Task:
Transcribe every record in full, keeping it exactly the same.

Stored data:

----

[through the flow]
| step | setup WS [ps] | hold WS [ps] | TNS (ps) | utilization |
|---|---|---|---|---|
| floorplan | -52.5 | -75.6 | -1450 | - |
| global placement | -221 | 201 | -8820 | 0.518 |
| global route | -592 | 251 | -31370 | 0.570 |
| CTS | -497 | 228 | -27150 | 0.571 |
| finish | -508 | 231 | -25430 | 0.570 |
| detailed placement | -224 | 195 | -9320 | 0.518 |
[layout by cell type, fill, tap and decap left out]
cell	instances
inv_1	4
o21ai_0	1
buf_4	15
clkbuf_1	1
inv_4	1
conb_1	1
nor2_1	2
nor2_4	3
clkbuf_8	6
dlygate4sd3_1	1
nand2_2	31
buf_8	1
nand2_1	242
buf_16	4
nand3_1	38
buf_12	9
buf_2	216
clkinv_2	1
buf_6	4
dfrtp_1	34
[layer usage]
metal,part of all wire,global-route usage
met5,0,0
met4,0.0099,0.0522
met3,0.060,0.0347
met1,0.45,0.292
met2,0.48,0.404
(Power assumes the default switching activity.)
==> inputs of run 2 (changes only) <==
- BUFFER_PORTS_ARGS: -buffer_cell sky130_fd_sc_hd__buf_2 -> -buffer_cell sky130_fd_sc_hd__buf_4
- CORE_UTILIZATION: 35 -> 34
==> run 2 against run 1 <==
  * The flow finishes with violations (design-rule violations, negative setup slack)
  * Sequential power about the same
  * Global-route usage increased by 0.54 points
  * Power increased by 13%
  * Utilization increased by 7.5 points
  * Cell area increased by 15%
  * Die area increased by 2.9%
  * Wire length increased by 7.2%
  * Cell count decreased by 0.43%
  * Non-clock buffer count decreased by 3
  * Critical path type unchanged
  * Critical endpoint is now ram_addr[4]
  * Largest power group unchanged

----

Reply:
[through the flow]
| step | setup WS [ps] | hold WS [ps] | TNS (ps) | utilization |
|---|---|---|---|---|
| floorplan | -52.5 | -75.6 | -1450 | - |
| global placement | -221 | 201 | -8820 | 0.518 |
| global route | -592 | 251 | -31370 | 0.570 |
| CTS | -497 | 228 | -27150 | 0.571 |
| finish | -508 | 231 | -25430 | 0.570 |
| detailed placement | -224 | 195 | -9320 | 0.518 |
[layout by cell type, fill, tap and decap left out]
cell	instances
inv_1	4
o21ai_0	1
buf_4	15
clkbuf_1	1
inv_4	1
conb_1	1
nor2_1	2
nor2_4	3
clkbuf_8	6
dlygate4sd3_1	1
nand2_2	31
buf_8	1
nand2_1	242
buf_16	4
nand3_1	38
buf_12	9
buf_2	216
clkinv_2	1
buf_6	4
dfrtp_1	34
[layer usage]
metal,part of all wire,global-route usage
met5,0,0
met4,0.0099,0.0522
met3,0.060,0.0347
met1,0.45,0.292
met2,0.48,0.404
(Power assumes the default switching activity.)
==> inputs of run 2 (changes only) <==
- BUFFER_PORTS_ARGS: -buffer_cell sky130_fd_sc_hd__buf_2 -> -buffer_cell sky130_fd_sc_hd__buf_4
- CORE_UTILIZATION: 35 -> 34
==> run 2 against run 1 <==
  * The flow finishes with violations (design-rule violations, negative setup slack)
  * Sequential power about the same
  * Global-route usage increased by 0.54 points
  * Power increased by 13%
  * Utilization increased by 7.5 points
  * Cell area increased by 15%
  * Die area increased by 2.9%
  * Wire length increased by 7.2%
  * Cell count decreased by 0.43%
  * Non-clock buffer count decreased by 3
  * Critical path type unchanged
  * Critical endpoint is now ram_addr[4]
  * Largest power group unchanged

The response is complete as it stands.